### config.mk
export PLATFORM = sky130hd
export DESIGN_NAME = multi_mode_timer
export DESIGN_NICKNAME = d
export VERILOG_FILES = /design/src/rtl/timer_pkg.sv /design/src/rtl/tick_gen.sv /design/src/rtl/multi_mode_timer.sv
export SDC_FILE = /design/constraint.sdc
export NUM_CORES = 1
export LEC_CHECK = 0
export ABC_AREA = 0
export BUFFER_PORTS_ARGS = -buffer_cell sky130_fd_sc_hd__buf_2
export CAP_MARGIN = 40
export CORE_MARGIN = 10
export CORE_UTILIZATION = 64
export CTS_CLUSTER_DIAMETER = 200
export DETAILED_ROUTE_END_ITERATION = 12
export GPL_ROUTABILITY_DRIVEN = 0
export GPL_TIMING_DRIVEN = 0
export PLACE_DENSITY = 0.86
export SYNTH_ARGS = -nofsm -noshare
export SYNTH_HDL_FRONTEND = slang
export SYNTH_SLANG_ARGS = --single-unit
### constraint.sdc
create_clock -name clock -period 4.72 [get_ports clock]
set_clock_uncertainty 0.05 [all_clocks]
set_input_delay 0.708 -clock clock [delete_from_list [all_inputs] [get_ports clock]]
set_output_delay 0.708 -clock clock [all_outputs]
set_load 0.02 [all_outputs]
### src/rtl/timer_pkg.sv
`default_nettype none
// ============================================================================
//  Module      : timer_pkg
//  Description : Shared state encoding and default sizing for the
//                multi-mode countdown timer.
//  Revision    : 1.0 - initial release
// ============================================================================
package timer_pkg;

    // Timer FSM states
    typedef enum logic [1:0] {
        ST_IDLE    = 2'd0,
        ST_RUN     = 2'd1,
        ST_PAUSED  = 2'd2,
        ST_EXPIRED = 2'd3
    } state_t;

    localparam int unsigned c_default_width           = 4;
    localparam int unsigned c_default_cycles_per_tick = 100_000_000;

endpackage : timer_pkg
`default_nettype wire

### src/rtl/tick_gen.sv
`default_nettype none
// ============================================================================
//  Module      : tick_gen
//  Description : Prescaler producing a 1-cycle tick every CYCLES_PER_TICK
//                clocks plus a half-rate enable on every second tick.
//  Revision    : 1.0 - initial release
// ============================================================================
module tick_gen
    import timer_pkg::*;
#(
    parameter int unsigned CYCLES_PER_TICK = c_default_cycles_per_tick
) (
    input  logic clock,
    input  logic reset,
    input  logic clear,
    input  logic hold,
    output logic one_hz_enable,
    output logic half_hz_enable
);

    localparam int unsigned c_presc_w = (CYCLES_PER_TICK > 1) ? $clog2(CYCLES_PER_TICK) : 1;
    localparam logic [c_presc_w-1:0] c_last = c_presc_w'(CYCLES_PER_TICK - 1);
    localparam logic [c_presc_w-1:0] c_one  = c_presc_w'(1);

    logic [c_presc_w-1:0] r_presc;
    logic                 r_half_phase;
    logic                 w_wrap;

    assign w_wrap         = (r_presc == c_last);
    // A held prescaler must not emit a tick even when parked on the last count
    assign one_hz_enable  = w_wrap & ~hold;
    assign half_hz_enable = one_hz_enable & r_half_phase;

    // Prescaler counter and half-rate phase; clear restarts the tick period
    always_ff @(posedge clock or negedge reset) begin
        if (!reset) begin
            r_presc      <= '0;
            r_half_phase <= 1'b0;
        end else if (clear) begin
            r_presc      <= '0;
            r_half_phase <= 1'b0;
        end else if (!hold) begin
            if (w_wrap) begin
                r_presc      <= '0;
                r_half_phase <= ~r_half_phase;
            end else begin
                r_presc <= r_presc + c_one;
            end
        end
    end

endmodule : tick_gen
`default_nettype wire

### src/rtl/multi_mode_timer.sv
`default_nettype none
// ============================================================================
//  Module      : multi_mode_timer
//  Description : WIDTH-bit countdown timer with one-shot / auto-reload modes,
//                pause, expiry flag, terminal-count pulse and exported
//                prescaled enables.
//  Revision    : 1.0 - initial release
// ============================================================================
module multi_mode_timer
    import timer_pkg::*;
#(
    parameter int unsigned WIDTH           = c_default_width,
    parameter int unsigned CYCLES_PER_TICK = c_default_cycles_per_tick
) (
    input  logic             clock,
    input  logic             reset,
    input  logic [WIDTH-1:0] value,
    input  logic             start_timer,
    input  logic             auto_reload,
    input  logic             pause,
    output logic [WIDTH-1:0] count,
    output logic             running,
    output logic             expired,
    output logic             done_pulse,
    output logic             one_hz_enable,
    output logic             half_hz_enable
);

    localparam logic [WIDTH-1:0] c_one = WIDTH'(1);

    state_t           r_state;
    logic [WIDTH-1:0] r_count;
    logic [WIDTH-1:0] r_load;
    logic             r_mode;
    logic             r_done;
    logic             r_running;
    logic             r_expired;
    logic             w_hold;
    logic             w_tick;

    // Pause only freezes the prescaler while a countdown is active
    assign w_hold = pause & ((r_state == ST_RUN) | (r_state == ST_PAUSED));

    tick_gen #(
        .CYCLES_PER_TICK (CYCLES_PER_TICK)
    ) u_tick_gen (
        .clock          (clock),
        .reset          (reset),
        .clear          (start_timer),
        .hold           (w_hold),
        .one_hz_enable  (w_tick),
        .half_hz_enable (half_hz_enable)
    );

    assign one_hz_enable = w_tick;
    assign count         = r_count;
    assign running       = r_running;
    assign expired       = r_expired;
    assign done_pulse    = r_done;

    // Timer FSM with registered count, mode and status outputs
    always_ff @(posedge clock or negedge reset) begin
        if (!reset) begin
            r_state   <= ST_IDLE;
            r_count   <= '0;
            r_load    <= '0;
            r_mode    <= 1'b0;
            r_done    <= 1'b0;
            r_running <= 1'b0;
            r_expired <= 1'b0;
        end else begin
            r_done <= 1'b0;
            if (start_timer) begin
                // Restart wins over everything, including a coincident tick
                r_load  <= value;
                r_mode  <= auto_reload;
                r_count <= value;
                if (value == '0) begin
                    r_state   <= ST_EXPIRED;
                    r_running <= 1'b0;
                    r_expired <= 1'b1;
                    r_done    <= 1'b1;
                end else begin
                    r_state   <= ST_RUN;
                    r_running <= 1'b1;
                    r_expired <= 1'b0;
                end
            end else begin
                case (r_state)
                    ST_RUN, ST_PAUSED: begin
                        if (pause) begin
                            r_state <= ST_PAUSED;
                        end else begin
                            // A tick on the resume cycle is honoured, not lost
                            r_state <= ST_RUN;
                            if (w_tick) begin
                                if (r_count > c_one) begin
                                    r_count <= r_count - c_one;
                                end else begin
                                    r_done <= 1'b1;
                                    if (r_mode) begin
                                        r_count <= r_load;
                                    end else begin
                                        r_count   <= '0;
                                        r_state   <= ST_EXPIRED;
                                        r_running <= 1'b0;
                                        r_expired <= 1'b1;
                                    end
                                end
                            end
                        end
                    end
                    default: begin
                        // IDLE and EXPIRED hold until the next start
                    end
                endcase
            end
        end
    end

endmodule : multi_mode_timer
`default_nettype wire
==> impl_metrics.env <==
export IMPL_status="complete, no violations"
export IMPL_clkSlewWorstSetupHoldPaths_ns=0.08
export IMPL_hold_viol_final=0
export IMPL_synth_seq_cells=42
export IMPL_grt_pass1_wl_mm=9.48
export IMPL_ctsHoldBuffers=0
export IMPL_pre_cts_slack_ns=1.82
export IMPL_num_antenna_cells=0
export IMPL_clockRootBuffer="clkbuf_8"
export IMPL_fin_area_sq_mm=0.00264
export IMPL_fin_util_pct=72.7
export IMPL_relSlewSlack_pct=56.0
export IMPL_drtAntennaViolNets=0
export IMPL_yosys_area_top_type_share_pct=43.9
export IMPL_syn_inst=266
export IMPL_ir_drop_v=0.000195
export IMPL_yosysSeqAreaShare_pct=43.9
export IMPL_netlist_area_sq_mm=0.00240
export IMPL_reg2reg_depth=6
export IMPL_powerDensity_mw_per_mm2=263
export IMPL_postCtsSetupBuffers=0
export IMPL_cp_max_fo=10
export IMPL_row_count=22
export IMPL_area_delta_synth_final_pct=10.2
export IMPL_period_share_pct=69.6
export IMPL_cp_data_required_time_ns=3.96
export IMPL_start_kind="flip-flop"
export IMPL_first_pass_iters=5
export IMPL_antenna_found_initial=0
export IMPL_drv_slew=0
export IMPL_dpl_hpwl_mm=4.19
export IMPL_drt_initial_drc_count=209
export IMPL_grt_total_usage_pct=18.1
export IMPL_worst_hold_path_type="in -> async"
export IMPL_synth_cell_types=48
export IMPL_yosysWarnings=0
export IMPL_cts_resized_gates=0
export IMPL_cts_tree="done"
export IMPL_r2r_start="r_state[1]"
export IMPL_reg2reg_to="u_tick_gen.r_presc[9]"
export IMPL_overflow=0
export IMPL_port_buffers=17
export IMPL_dp_cells=332
export IMPL_cp_arrival_ns=2.53
export IMPL_post_dp_cell_area_sq_mm=0.00256
export IMPL_synth_top_area_cell="dfrtp_1"
export IMPL_io_pins=18
export IMPL_ctsHtreeMaxLevel=2
export IMPL_worst_pin_slew_ns=0.654
export IMPL_wl_mm=5.65
export IMPL_setup_violations=0
export IMPL_yosys_top_cells_count="42 x dfrtp_1, 29 x nand2_1, 21 x nor2_1"
export IMPL_grt_max_degree=27
export IMPL_synthTopCellsByArea="dfrtp_1 44%, xnor2_1 5.1%, nand2_1 4.5%"
export IMPL_timing_hold_ws_ns=0.280
export IMPL_cts_buffer_depth=2
export IMPL_mappedNetlistNets=278
export IMPL_fp_dieH_um=81.2
export IMPL_yosysMostFrequentCell="dfrtp_1"
export IMPL_crit_start="r_state[1]"
export IMPL_synth_flop_cell="dfrtp_1"
export IMPL_p_leak_nw=1.08
export IMPL_path_class="reg -> out"
export IMPL_fmax_mhz=304
export IMPL_synth_edf_count=0
export IMPL_wl_per_cell_um=16.7
export IMPL_reg2reg_slack_ns=2.34
export IMPL_rsz0062_at_grt="no"
export IMPL_final_cells=339
export IMPL_grt_pass1_vias=2007
export IMPL_crit_end="half_hz_enable"
export IMPL_drv_cap=0
export IMPL_endpoint_kind="output pin"
export IMPL_async_flop_share_pct=100
export IMPL_dieArea_sq_mm=0.00659
export IMPL_cts_sinks=42
export IMPL_via_per_inst=6.32
export IMPL_period_needed_ns=3.28
export IMPL_core_area_sq_mm=0.00363
export IMPL_die_w_um=81.2
export IMPL_numCtsBuffers=5
export IMPL_vias=2143
export IMPL_clk_insertion_delay_late_ns=0.29
export IMPL_drive_gt1_share_pct=11.3
export IMPL_fin_tns_setup_ns=0
export IMPL_drc=0
export IMPL_power_total_mw=0.694
export IMPL_postSynthAreaPerCell_sq_um=9.01
export IMPL_setup_ws_ns=1.44
export IMPL_initial_core_util_pct=65.9
export IMPL_nNetsFinal=303
-- cell families (layout without fill, tap and decap cells) --
| group | Yosys count | in the layout | share of synthesized area, % |
|---|---|---|---|
| adder cells (fa/ha/maj) | 3 | 3 | 1.57 |
| buffers and inverters | 25 | 50 | 4.39 |
| XOR/XNOR | 16 | 16 | 5.85 |
| AO/OA/AOI/OAI | 51 | 51 | 13.7 |
| AND/OR/NAND/NOR | 122 | 122 | 27.6 |
| flip-flops | 42 | 42 | 43.9 |
| multiplexers | 7 | 7 | 2.98 |
-- worst min-delay path by stage --
stage	start	to	cells after the start
floorplan	reset	count[0]	0
global placement	running	running	1
detailed placement	running	running	1
CTS	reset	u_tick_gen.r_presc[1]	1
global route	reset	u_tick_gen.r_presc[1]	1
finish	reset	u_tick_gen.r_presc[1]	1
-- layer usage --
layer  global-route usage [%]  vias to the layer above  share of wire, %
li1                         -                     1014                 -
met1                     23.4                     1017                44
met2                     29.3                       99                47
met3                     3.75                       13               7.5
met4                     6.92                        0               1.9
met5                        0                        -                 0
-- critical path: stages, from the launching register on --
cell and delay [ns]:
dfrtp_1 0.44, xor2_1 0.43, and2_1 0.19, clkbuf_1 0.29, clkbuf_1 0.42, nor2_1 0.13, and2_1 0.18, buf_2 0.15
-- cells in the final DEF (no fill, tap or decap), drive strengths merged, types with 3 or more instances in the layout --
cell type,Yosys,final
nor2,21,21
buf,4,22
and3,4,4
clkbuf,7,12
o32ai,3,3
and2,5,5
nand2,29,29
o21ai,16,16
inv,14,14
mux2i,6,6
nor3,12,12
dfrtp,42,42
or3,8,8
and4,4,4
ha,3,3
or4,4,4
nand3,16,16
nor4,10,10
nand4,7,7
xnor2,14,14
a21oi,14,14
-- where the power goes --
| group | switching (mW) | internal [mW] | leakage, nW | total (mW) |
|---|---|---|---|---|
| clock | 0.118 | 0.0993 | 0.0438 | 0.218 |
| sequential | 0.0131 | 0.372 | 0.558 | 0.385 |
| combinational | 0.0602 | 0.0317 | 0.480 | 0.0918 |
| total | 0.192 | 0.503 | 1.08 | 0.694 |
-- area by class of cell --
class	count	area, sq um
plain buffers	11	52.6
clock buffers	5	68.8
clock inverters	2	10.0
fillers	283	993
inverters	14	52.6
multi-input cells	199	1240
flip-flops and latches	42	1050
well taps	48	60.1
repair buffers	18	105
-- flip-flops by register name (all words and copies together) (netlist names) --
register	cells
running	1
done_pulse	1
count	4
u_tick_gen.r_half_phase	1
expired	1
u_tick_gen.r_presc	27
r_load	4
r_state	2
r_mode	1
No activity file was read; power rests on OpenSTA's default activity.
==============================
*Exercise description:* Look above for the line holding "export IMPL_drt_initial_drc_count=209". Print it and every line after it, exactly, through the line holding "export IMPL_numCtsBuffers=5".

*Exercise output:*
export IMPL_drt_initial_drc_count=209
export IMPL_grt_total_usage_pct=18.1
export IMPL_worst_hold_path_type="in -> async"
export IMPL_synth_cell_types=48
export IMPL_yosysWarnings=0
export IMPL_cts_resized_gates=0
export IMPL_cts_tree="done"
export IMPL_r2r_start="r_state[1]"
export IMPL_reg2reg_to="u_tick_gen.r_presc[9]"
export IMPL_overflow=0
export IMPL_port_buffers=17
export IMPL_dp_cells=332
export IMPL_cp_arrival_ns=2.53
export IMPL_post_dp_cell_area_sq_mm=0.00256
export IMPL_synth_top_area_cell="dfrtp_1"
export IMPL_io_pins=18
export IMPL_ctsHtreeMaxLevel=2
export IMPL_worst_pin_slew_ns=0.654
export IMPL_wl_mm=5.65
export IMPL_setup_violations=0
export IMPL_yosys_top_cells_count="42 x dfrtp_1, 29 x nand2_1, 21 x nor2_1"
export IMPL_grt_max_degree=27
export IMPL_synthTopCellsByArea="dfrtp_1 44%, xnor2_1 5.1%, nand2_1 4.5%"
export IMPL_timing_hold_ws_ns=0.280
export IMPL_cts_buffer_depth=2
export IMPL_mappedNetlistNets=278
export IMPL_fp_dieH_um=81.2
export IMPL_yosysMostFrequentCell="dfrtp_1"
export IMPL_crit_start="r_state[1]"
export IMPL_synth_flop_cell="dfrtp_1"
export IMPL_p_leak_nw=1.08
export IMPL_path_class="reg -> out"
export IMPL_fmax_mhz=304
export IMPL_synth_edf_count=0
export IMPL_wl_per_cell_um=16.7
export IMPL_reg2reg_slack_ns=2.34
export IMPL_rsz0062_at_grt="no"
export IMPL_final_cells=339
export IMPL_grt_pass1_vias=2007
export IMPL_crit_end="half_hz_enable"
export IMPL_drv_cap=0
export IMPL_endpoint_kind="output pin"
export IMPL_async_flop_share_pct=100
export IMPL_dieArea_sq_mm=0.00659
export IMPL_cts_sinks=42
export IMPL_via_per_inst=6.32
export IMPL_period_needed_ns=3.28
export IMPL_core_area_sq_mm=0.00363
export IMPL_die_w_um=81.2
export IMPL_numCtsBuffers=5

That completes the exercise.